EXERCISE AIM:
From the line with "Final Cell Area" through the line with "Crit path kind", inclusive, return each line of the data below exactly and leave the rest out.

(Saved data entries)
--- src/rtl/tri_assembler_pkg.sv ---
// Shared types and helpers for the triangle assembler: vertex record, FSM states
// and the three-way min/max used by the bounding box.
package tri_pkg;

    localparam int COORD_W = 9;
    localparam int AREA_W  = 21;

    typedef struct packed {
        logic [COORD_W-1:0] x;
        logic [COORD_W-1:0] y;
        logic [COORD_W-1:0] z;
    } vertex_t;

    typedef enum logic [1:0] {
        COLLECT = 2'd0,
        CALC    = 2'd1,
        HOLD    = 2'd2
    } state_t;

    function automatic logic [COORD_W-1:0] min3(input logic [COORD_W-1:0] a,
                                                input logic [COORD_W-1:0] b,
                                                input logic [COORD_W-1:0] c);
        logic [COORD_W-1:0] m;
        m = (a < b) ? a : b;
        return (m < c) ? m : c;
    endfunction

    function automatic logic [COORD_W-1:0] max3(input logic [COORD_W-1:0] a,
                                                input logic [COORD_W-1:0] b,
                                                input logic [COORD_W-1:0] c);
        logic [COORD_W-1:0] m;
        m = (a > b) ? a : b;
        return (m > c) ? m : c;
    endfunction

endpackage

--- src/rtl/tri_assembler_area.sv ---
// Combinational doubled signed area and per-axis bounding box of three vertices.
// Positive area means counter-clockwise (front-facing) in screen space.
module tri_area
    import tri_pkg::*;
(
    input  vertex_t                    v0,
    input  vertex_t                    v1,
    input  vertex_t                    v2,
    output logic signed [AREA_W-1:0]   area,
    output logic [1:0][COORD_W-1:0]    bbox_min,
    output logic [1:0][COORD_W-1:0]    bbox_max
);

    logic signed [COORD_W:0]     dx1_s, dy1_s, dx2_s, dy2_s;
    logic signed [2*COORD_W+1:0] p1_s, p2_s;

    assign dx1_s = $signed({1'b0, v1.x}) - $signed({1'b0, v0.x});
    assign dy1_s = $signed({1'b0, v1.y}) - $signed({1'b0, v0.y});
    assign dx2_s = $signed({1'b0, v2.x}) - $signed({1'b0, v0.x});
    assign dy2_s = $signed({1'b0, v2.y}) - $signed({1'b0, v0.y});

    assign p1_s = dx1_s * dy2_s;
    assign p2_s = dx2_s * dy1_s;

    // Sign-extend both products one bit so the difference can never overflow.
    assign area = $signed({p1_s[2*COORD_W+1], p1_s} - {p2_s[2*COORD_W+1], p2_s});

    assign bbox_min[1] = min3(v0.x, v1.x, v2.x);
    assign bbox_min[0] = min3(v0.y, v1.y, v2.y);
    assign bbox_max[1] = max3(v0.x, v1.x, v2.x);
    assign bbox_max[0] = max3(v0.y, v1.y, v2.y);

endmodule

--- src/rtl/tri_assembler.sv ---
// Groups projected vertices into triangles, culls back-facing/degenerate ones and
// hands survivors to the rasteriser; also forwards end-of-object markers in order.
module tri_assembler
    import tri_pkg::*;
#(
    parameter bit CULL_BACK = 1'b1,
    parameter bit CULL_ZERO = 1'b1
) (
    input  logic                        clk_in,
    input  logic                        rst_in,
    input  logic [2:0][COORD_W-1:0]     coor_in,
    input  logic                        valid_in,
    input  logic                        obj_done_in,
    output logic                        ready_out,
    output logic [2:0][COORD_W-1:0]     tri_x_out,
    output logic [2:0][COORD_W-1:0]     tri_y_out,
    output logic [2:0][COORD_W-1:0]     tri_z_out,
    output logic [1:0][COORD_W-1:0]     bbox_min_out,
    output logic [1:0][COORD_W-1:0]     bbox_max_out,
    output logic signed [AREA_W-1:0]    area_out,
    output logic                        valid_out,
    input  logic                        ready_in,
    output logic                        obj_done_out,
    output logic [15:0]                 cull_cnt_out,
    output logic [7:0]                  drop_cnt_out
);

    state_t                     state_r, next_state_s;
    logic [1:0]                 vcnt_r;
    vertex_t                    v0_r, v1_r, v2_r;
    vertex_t                    in_vert_s;
    logic                       obj_done_d_r, done_pend_r;
    logic                       done_edge_s;
    logic                       accept_s, service_s, cull_s, emit_s, handshake_s;
    logic signed [AREA_W-1:0]   area_s;
    logic [1:0][COORD_W-1:0]    bmin_s, bmax_s;

    assign in_vert_s   = vertex_t'(coor_in);
    assign done_edge_s = obj_done_in & ~obj_done_d_r;

    tri_area u_area (
        .v0       (v0_r),
        .v1       (v1_r),
        .v2       (v2_r),
        .area     (area_s),
        .bbox_min (bmin_s),
        .bbox_max (bmax_s)
    );

    // FSM state register
    always_ff @(posedge clk_in) begin
        if (!rst_in) begin
            state_r <= COLLECT;
        end else begin
            state_r <= next_state_s;
        end
    end

    // Next-state and per-cycle control strobes
    always_comb begin
        next_state_s = state_r;
        accept_s     = 1'b0;
        service_s    = 1'b0;
        cull_s       = 1'b0;
        emit_s       = 1'b0;
        handshake_s  = 1'b0;
        case (state_r)
            COLLECT: begin
                accept_s  = valid_in & ready_out;
                // A pending end-of-object waits for an idle input cycle so it never overtakes a vertex.
                service_s = done_pend_r & ~valid_in;
                if (accept_s && (vcnt_r == 2'd2)) begin
                    next_state_s = CALC;
                end else begin
                    next_state_s = COLLECT;
                end
            end
            CALC: begin
                cull_s = ((CULL_BACK == 1'b1) && (area_s < 21'sd0)) ||
                         ((CULL_ZERO == 1'b1) && (area_s == 21'sd0));
                emit_s = ~cull_s;
                if (cull_s) begin
                    next_state_s = COLLECT;
                end else begin
                    next_state_s = HOLD;
                end
            end
            HOLD: begin
                handshake_s = ready_in;
                if (ready_in) begin
                    next_state_s = COLLECT;
                end else begin
                    next_state_s = HOLD;
                end
            end
            default: begin
                next_state_s = COLLECT;
            end
        endcase
    end

    // Vertex slots, vertex count, done tracking and handshake flags
    always_ff @(posedge clk_in) begin
        if (!rst_in) begin
            v0_r         <= '0;
            v1_r         <= '0;
            v2_r         <= '0;
            vcnt_r       <= 2'd0;
            obj_done_d_r <= 1'b0;
            done_pend_r  <= 1'b0;
            ready_out    <= 1'b0;
            obj_done_out <= 1'b0;
        end else begin
            obj_done_d_r <= obj_done_in;
            done_pend_r  <= (done_pend_r & ~service_s) | done_edge_s;
            ready_out    <= (next_state_s == COLLECT);
            obj_done_out <= service_s;
            if (accept_s) begin
                case (vcnt_r)
                    2'd0:    v0_r <= in_vert_s;
                    2'd1:    v1_r <= in_vert_s;
                    2'd2:    v2_r <= in_vert_s;
                    default: v0_r <= v0_r;
                endcase
                vcnt_r <= vcnt_r + 2'd1;
            end else if (service_s || cull_s || handshake_s) begin
                vcnt_r <= 2'd0;
            end else begin
                vcnt_r <= vcnt_r;
            end
        end
    end

    // Registered triangle outputs and saturating event counters
    always_ff @(posedge clk_in) begin
        if (!rst_in) begin
            tri_x_out    <= '0;
            tri_y_out    <= '0;
            tri_z_out    <= '0;
            bbox_min_out <= '0;
            bbox_max_out <= '0;
            area_out     <= '0;
            valid_out    <= 1'b0;
            cull_cnt_out <= 16'd0;
            drop_cnt_out <= 8'd0;
        end else begin
            if (emit_s) begin
                tri_x_out    <= {v2_r.x, v1_r.x, v0_r.x};
                tri_y_out    <= {v2_r.y, v1_r.y, v0_r.y};
                tri_z_out    <= {v2_r.z, v1_r.z, v0_r.z};
                bbox_min_out <= bmin_s;
                bbox_max_out <= bmax_s;
                area_out     <= area_s;
                valid_out    <= 1'b1;
            end else if (handshake_s) begin
                valid_out    <= 1'b0;
            end else begin
                valid_out    <= valid_out;
            end
            if (cull_s && (cull_cnt_out != 16'hFFFF)) begin
                cull_cnt_out <= cull_cnt_out + 16'd1;
            end else begin
                cull_cnt_out <= cull_cnt_out;
            end
            if (service_s && (vcnt_r != 2'd0) && (drop_cnt_out != 8'hFF)) begin
                drop_cnt_out <= drop_cnt_out + 8'd1;
            end else begin
                drop_cnt_out <= drop_cnt_out;
            end
        end
    end

endmodule

--- config.mk ---
export PLATFORM = sky130hd
export DESIGN_NAME = tri_assembler
export DESIGN_NICKNAME = d
export VERILOG_FILES = /design/src/rtl/tri_assembler_pkg.sv /design/src/rtl/tri_assembler_area.sv /design/src/rtl/tri_assembler.sv
export SDC_FILE = /design/constraint.sdc
export NUM_CORES = 1
export LEC_CHECK = 0
export CAP_MARGIN = 5
export CORE_MARGIN = 2
export CORE_UTILIZATION = 35
export CTS_BUF_LIST = sky130_fd_sc_hd__clkbuf_4 sky130_fd_sc_hd__clkbuf_8
export DETAILED_ROUTE_END_ITERATION = 10
export PLACE_DENSITY = 0.61
export REMOVE_ABC_BUFFERS = 1
export SYNTH_ARGS = -nofsm -noshare
export SYNTH_HDL_FRONTEND = slang
export SYNTH_SLANG_ARGS = --single-unit
export TNS_END_PERCENT = 50
--- constraint.sdc ---
create_clock -name clk_in -period 13.9 [get_ports clk_in]
set_input_delay 4.17 -clock clk_in [delete_from_list [all_inputs] [get_ports clk_in]]
set_output_delay 4.17 -clock clk_in [all_outputs]
set_load 0.03 [all_outputs]
==> summary.md <==
| Metric | Value |
|---|---|
| Ratio of cells with drive above 1 in the final layout | `5.36%` |
| Die W | `246 um` |
| Largest family of logic cells by synthesized area | `adder cells` |
| Critical path launch point type | `flop` |
| Hold-fix buffer count after cts | `0` |
| First-pass GRT wire length | `94,100 um` |
| Largest net degree at the start of global routing | `121` |
| WHS | `0.452 ns` |
| Worst Path Max Fanout | `83` |
| Hold Crit Endpoint | `area_out[9]$_SDFFE_PN0P_` |
| Post-CTS Resized | `0` |
| FP Rows | `88` |
| All-Layer GR Usage | `19.7%` |
| Worst-margin pin slew | `1.22 ns` |
| Crit path top cell by count | `fa_1` |
| Critical Path Max Stage Delay | `0.75 ns` |
| Postcts setup bufs | `0` |
| Worst slack at placement | `2.94 ns` |
| Post-synth EDFFs | `0` |
| Hold_sp | `area_out[9]$_SDFFE_PN0P_` |
| Asr flop ratio synth | `0%` |
| Worst r2r src | `v0_r[19]$_SDFFE_PN0P_` |
| Core Area | `0.0579 mm^2` |
| Yosys reg bits | `252` |
| PortBufs | `196` |
| GRT overflow | `0` |
| Top Ports | `197` |
| HPWL Detailed | `46,300 um` |
| Die area | `0.0608 mm^2` |
| Compound-cell area share of the yosys netlist | `13.1%` |
| Hold Path Cell Cnt | `2` |
| Fmax | `0.0903 GHz` |
| WL per Instance | `18.0 um` |
| Drt via density | `5.11` |
| Placed inst area | `0.0231 mm^2` |
| DIE HEIGHT | `246 um` |
| CP required | `14.43 ns` |
| Worst-path clk slew | `0.06 ns` |
| Max-slew headroom | `18.4%` |
| Clock latency at the later pin of the worst-skew pair | `0.62 ns` |
| Final WL | `60,000 um` |
| Final Setup Violations | `0` |
| Final Cell Area | `0.0240 mm^2` |
| Status | `completed` |
| Clk_skew | `0.0351 ns` |
| Critical Path AT | `11.61 ns` |
| Routed vias | `16,977` |
| Layout Area Growth over Synthesis | `16.8%` |
| Worst Hold Class | `reg2reg` |
| Number of nets still failing antenna checks after routing | `0` |
| CTS Root Cell | `clkbuf_8` |
| Post-synthesis sequential area ratio | `24.5%` |
| Synthesized area | `0.0206 mm^2` |
| RSZ-0062 raised after global routing | `false` |
| Initial Utilization | `35.5%` |
| Final WS setup | `2.82 ns` |
| FF-to-FF End | `tri_x_out[18]$_SDFFE_PN0P_` |
| Slowest CP cell | `a211o_4` |
| Initial DRT Pass Iterations | `7` |
| Crit path kind | `reg2reg` |
| Xor/xnor share of the synthesized area | `2.98%` |
| Final Wtd Congestion | `0.929` |
| CTS H-tree depth | `2` |
| TritonCTS clock tree | `done` |
| Setup_tns | `0 ns` |
| Total Nets Final | `2,948` |
| Adder-Cell Fraction of Synth Area | `32.1%` |
| Antenna violations before repair | `0` |
| Mean post-synth cell area | `8.68 um^2` |
| Reg2Reg Depth | `30` |
| Mux share of post-synthesis cell area | `2.83%` |
| Ys Warns | `0` |
| Final Max Slew Viols | `0` |
| Post-layout min period | `11.08 ns` |
| CTS Buffer Depth | `3` |
| CP endpoint kind | `flop` |
| Total CTS buffers | `43` |
| Vias in the first global route | `17,200` |
| Final period util | `79.7%` |
| FF-to-FF setup slack | `2.82 ns` |
| Residual DRC | `0` |
| Max_cap viols | `0` |
| Final Hold Viols | `0` |
| Synth unique cells | `70` |
| Main synth FF type | `dfxtp_1` |
| Iteration-0 DRC count of the detailed router | `1,199` |
| Clk sinks | `252` |
| Synthesized instance count | `2,371` |
| Simple-gate share of the synthesized area | `16.5%` |
==> synthesized netlist by cell type, types with 10 or more instances <==
library cell	number	area share, %
nand2_1	408	7.4
inv_1	294	5.4
dfxtp_1	252	25
fa_1	233	23
a21oi_1	207	5.0
ha_1	156	9.5
nor2_1	124	2.3
nand3_1	68	1.7
o21ai_0	68	1.7
clkbuf_1	58	1.1
nand2b_1	43	1.3
o31ai_1	40	1.5
xnor2_1	39	1.7
mux2i_1	38	1.8
a22o_1	27	1.1
xor2_1	26	1.1
a21o_1	24	0.88
or3_1	23	0.70
buf_2	18	0.44
mux2_2	18	0.98
nor2b_1	18	0.55
nor3_1	18	0.44
nand4_1	15	0.46
or2_2	15	0.46
buf_6	14	0.77
buf_1	12	0.22
and2_1	11	0.33
a211oi_1	10	0.36
a21boi_0	10	0.36
==> critical path, delay by kind of cell, from the launching register on <==
kind,cells,cell delay (ns)
adder cells (fa/ha/maj),9,4.22
AO/OA/AOI/OAI,12,3.48
AND/OR/NAND/NOR,6,1.97
buffers and inverters,3,0.73
flip-flops,1,0.46
==> final cells by class <==
cell class,count,area [um^2]
flip-flops and latches,252,5040
repair buffers,214,2090
clock inverters,11,100
multi-input cells,1721,13900
fillers,5853,33900
inverters,295,1110
clock buffers,63,786
well taps,765,957
diodes,1,2.50
==> cell usage in the layout, fill, tap and decap left out, types with 50 or more instances in the layout <==
| cell type | n |
|---|---|
| o21ai_0 | 67 |
| nand3_1 | 68 |
| inv_1 | 294 |
| nor2_1 | 124 |
| ha_1 | 156 |
| a21oi_1 | 206 |
| clkdlybuf4s50_1 | 195 |
| fa_1 | 233 |
| clkbuf_8 | 50 |
| dfxtp_1 | 252 |
| nand2_1 | 408 |
==> flip-flops by register name, summed over array words and instances, names as in the netlist <==
signal / flops
tri_y_out: 27
bbox_min_out: 18
tri_x_out: 27
cull_cnt_out: 16
valid_out: 1
area_out: 21
vcnt_r: 2
tri_z_out: 27
obj_done_out: 1
ready_out: 1
obj_done_d_r: 1
v0_r: 27
bbox_max_out: 18
state_r: 2
done_pend_r: 1
drop_cnt_out: 8
v1_r: 27
v2_r: 27
==> how the worst max path moves through the flow <==
| stage | from | endpoint | slack, ns | cells past startpoint |
|---|---|---|---|---|
| 3_3_place_gp | v0_r[19]$_SDFFE_PN0P_ | tri_x_out[18]$_SDFFE_PN0P_ | 3.23 | 30 |
| 2_1_floorplan | v0_r[19]$_SDFFE_PN0P_ | ready_out$_SDFF_PN0_ | -0.33 | 29 |
| 6_report | v0_r[19]$_SDFFE_PN0P_ | tri_x_out[18]$_SDFFE_PN0P_ | 2.82 | 30 |
| 3_5_place_dp | v0_r[19]$_SDFFE_PN0P_ | tri_x_out[0]$_SDFFE_PN0P_ | 2.94 | 30 |
| 4_1_cts | v0_r[19]$_SDFFE_PN0P_ | tri_x_out[7]$_SDFFE_PN0P_ | 2.89 | 30 |
| 5_1_grt | v0_r[19]$_SDFFE_PN0P_ | tri_x_out[0]$_SDFFE_PN0P_ | 2.01 | 32 |
==> routing by layer <==
layer / vias up / global-route usage, % / wire (um)
met5: - / 0 / 0
met4: 0 / 5.12 / 1310
met3: 101 / 4.12 / 4000
met2: 490 / 31.4 / 27700
met1: 8322 / 27.1 / 27000
li1: 8064 / - / -
==> metrics by stage <==
step / utilization, % / cells
after floorplan: - / 2268
after global placement: 40.0 / 3247
after detailed placement: 40.0 / 3247
after CTS: 41.5 / 3321
after global routing: 41.5 / 3321
final: 41.5 / 3322
==> kinds of logic after synthesis <==
family | count (synthesis)
AOI/OAI and AO/OA | 440
xor gates and xnor gates | 67
adders and majority gates | 389
buffers and inverters | 398
DFF | 252
muxes | 56
and+or+nand+nor | 769
Power is not shown: default switching activity piles up to over one toggle a cycle in this logic, so the estimate is an artifact.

WRITTEN SOLUTION:
| Final Cell Area | `0.0240 mm^2` |
| Status | `completed` |
| Clk_skew | `0.0351 ns` |
| Critical Path AT | `11.61 ns` |
| Routed vias | `16,977` |
| Layout Area Growth over Synthesis | `16.8%` |
| Worst Hold Class | `reg2reg` |
| Number of nets still failing antenna checks after routing | `0` |
| CTS Root Cell | `clkbuf_8` |
| Post-synthesis sequential area ratio | `24.5%` |
| Synthesized area | `0.0206 mm^2` |
| RSZ-0062 raised after global routing | `false` |
| Initial Utilization | `35.5%` |
| Final WS setup | `2.82 ns` |
| FF-to-FF End | `tri_x_out[18]$_SDFFE_PN0P_` |
| Slowest CP cell | `a211o_4` |
| Initial DRT Pass Iterations | `7` |
| Crit path kind | `reg2reg` |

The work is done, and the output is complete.